Spin-Permutation Diabatization: A General Framework for Spin Localization and Exchange Coupling
Alicia Omist, David Casanova

TL;DR
This paper introduces a new method to analyze spin interactions in molecules, enabling better understanding of magnetic couplings and electron localization.
Contribution
A novel spin-permutation diabatization framework that enables direct mapping to spin-effective Hamiltonians without orbital localization.
Findings
The method provides real-space decomposition of electronic states into localized spins.
Exchange couplings are evaluated straightforwardly for various molecular systems.

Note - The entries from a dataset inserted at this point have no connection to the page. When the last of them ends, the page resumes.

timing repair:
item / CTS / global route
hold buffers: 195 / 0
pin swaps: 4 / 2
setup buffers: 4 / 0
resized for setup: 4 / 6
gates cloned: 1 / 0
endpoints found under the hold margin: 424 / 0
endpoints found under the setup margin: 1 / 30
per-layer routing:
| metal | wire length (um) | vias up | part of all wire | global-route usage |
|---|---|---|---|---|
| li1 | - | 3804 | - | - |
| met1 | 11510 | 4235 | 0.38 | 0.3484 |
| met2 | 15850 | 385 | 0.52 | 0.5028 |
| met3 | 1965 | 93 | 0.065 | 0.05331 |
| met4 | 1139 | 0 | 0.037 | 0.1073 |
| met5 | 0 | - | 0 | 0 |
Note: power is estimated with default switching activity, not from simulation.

Applications demonstrate clear physical interpretations of spin interactions in complex systems.
Abstract
We present a spin-permutation diabatization strategy that transforms ab initio spin-pure eigenstates into spin-localized diabatic states, enabling direct mapping to spin-effective Hamiltonians without projection or orbital localization. The method provides both a real-space decomposition of electronic states in terms of localized spins and a straightforward evaluation of exchange couplings. Applications to several representative systems, including ethylene torsion, prototypical diradicals (benzynes, xylylenes, methylene), trimethylenebenzene triradical, singlet–triplet excited states of organic chromophores, and triplet-pair states in a tetracene dimer, demonstrate that the approach provides magnetic couplings and affords a clear physical interpretation of interacting spins. This general and conceptually transparent framework bridges ab initio electronic structure theory and spin…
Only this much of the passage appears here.